Trump Faces Obstacles in Moving Trial Out of Washington

Former President Donald Trump arrives to board his plane at Ronald Reagan Washington National Airport, Aug. 3, 2023, in Arlington, Va., (AP Photo/Alex Brandon, File)

WASHINGTON (AP) — Donald Trump and his legal team face long odds in their bid to move his 2020 election conspiracy trial out of Washington, arguing the Republican can’t possibly get a fair trial in the overwhelmingly Democratic nation’s capital.

Criminal defendants routinely try to have their cases moved to increase their chances of getting a favorable jury. Trump and his attorney say they’re eying West Virginia, which Trump easily won in 2020.

But there’s a notoriously high bar for proving the jury pool is so biased or tainted by pretrial publicity that the trial must be moved. Such efforts have failed in some of the most high-profile American trials in recent memory. And judges appointed by presidents of both political parties in Washington’s federal court — including the judge overseeing Trump’s trial — have repeatedly rejected similar attempts by many of the more than 1,000 Trump supporters charged in the Jan. 6, 2021, riot at the U.S. Capitol.

“Jurors’ political leanings are not, by themselves, evidence that those jurors cannot fairly and impartially consider the evidence presented and apply the law as instructed by the court,” U.S. District Judge Tanya Chutkan, the judge appointed to Trump’s case, wrote last year in denying one Jan. 6 defendant’s bid to change venue.

Trump’s defense team has yet to formally make such a request in the case accusing Trump of conspiring with allies to overturn his 2020 presidential election defeat. But Trump’s lawyer, John Lauro, said on CBS News on Sunday that it “absolutely” plans to do so.

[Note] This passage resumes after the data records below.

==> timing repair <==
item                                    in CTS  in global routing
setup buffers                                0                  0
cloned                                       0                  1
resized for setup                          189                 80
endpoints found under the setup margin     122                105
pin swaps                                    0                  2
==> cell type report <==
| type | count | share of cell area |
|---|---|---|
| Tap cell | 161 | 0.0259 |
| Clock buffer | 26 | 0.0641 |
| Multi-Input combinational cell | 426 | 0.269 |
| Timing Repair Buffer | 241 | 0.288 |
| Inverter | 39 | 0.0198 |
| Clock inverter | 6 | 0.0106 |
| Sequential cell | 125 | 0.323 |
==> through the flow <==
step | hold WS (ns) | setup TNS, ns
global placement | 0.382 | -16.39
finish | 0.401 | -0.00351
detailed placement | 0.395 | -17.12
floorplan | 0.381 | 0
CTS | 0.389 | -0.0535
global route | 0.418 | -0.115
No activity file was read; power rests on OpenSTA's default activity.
--- config.mk ---
export PLATFORM = sky130hd
export DESIGN_NAME = node_nic
export DESIGN_NICKNAME = d
export VERILOG_FILES = /design/src/rtl/node_nic_pkg.sv /design/src/rtl/nic_fifo.sv /design/src/rtl/node_nic.sv
export SDC_FILE = /design/constraint.sdc
export NUM_CORES = 2
export LEC_CHECK = 0
export ABC_AREA = 1
export CAP_MARGIN = 30
export CORE_MARGIN = 1.5
export CORE_UTILIZATION = 30
export DETAILED_ROUTE_END_ITERATION = 7
export PLACE_DENSITY_LB_ADDON = 0.08
export SYNTH_ARGS = -nofsm -noshare
export SYNTH_HDL_FRONTEND = slang
export SYNTH_SLANG_ARGS = --single-unit
--- constraint.sdc ---
create_clock -name clk -period 15 [get_ports clk]
set_input_delay 3 -clock clk [delete_from_list [all_inputs] [get_ports clk]]
set_output_delay 3 -clock clk [all_outputs]
set_load 0.05 [all_outputs]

“The president, like everyone sitting in this room, is entitled to a fair trial, and we’re going to get that,” Lauro said.

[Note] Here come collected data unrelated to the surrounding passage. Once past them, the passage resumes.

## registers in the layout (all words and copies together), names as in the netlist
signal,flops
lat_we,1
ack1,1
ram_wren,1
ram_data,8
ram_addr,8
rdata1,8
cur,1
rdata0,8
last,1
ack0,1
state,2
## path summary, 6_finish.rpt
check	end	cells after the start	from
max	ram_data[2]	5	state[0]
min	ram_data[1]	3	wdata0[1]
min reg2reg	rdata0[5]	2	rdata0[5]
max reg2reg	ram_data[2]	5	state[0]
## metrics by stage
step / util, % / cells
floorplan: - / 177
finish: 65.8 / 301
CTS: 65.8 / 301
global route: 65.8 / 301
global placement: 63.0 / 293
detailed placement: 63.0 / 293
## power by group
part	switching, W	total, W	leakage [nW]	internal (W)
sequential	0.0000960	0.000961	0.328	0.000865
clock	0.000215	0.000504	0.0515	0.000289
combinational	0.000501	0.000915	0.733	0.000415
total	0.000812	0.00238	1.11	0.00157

Trump faces charges including conspiracy to defraud the U.S. and obstruction of Congress in the first case that seeks to hold the former president criminally responsible for his efforts to cling to power after he lost to Democrat Joe Biden. He has denied any wrongdoing, and he claims that special counsel Jack Smith is targeting him in an effort to hurt his 2024 campaign.

If Trump’s case stays in Washington, his trial will take place less than a mile (1.6 kilometers) from where the Capitol was attacked on Jan. 6 by an angry mob whipped up by his election lies and intent on stopping the certification of Biden’s electoral victory. The courthouse, which has a view of the Capitol dome from its windows, has already been the site of several high-profile Jan. 6 trials, including the seditious conspiracy cases against leaders of the Proud Boys and the Oath Keepers extremist groups.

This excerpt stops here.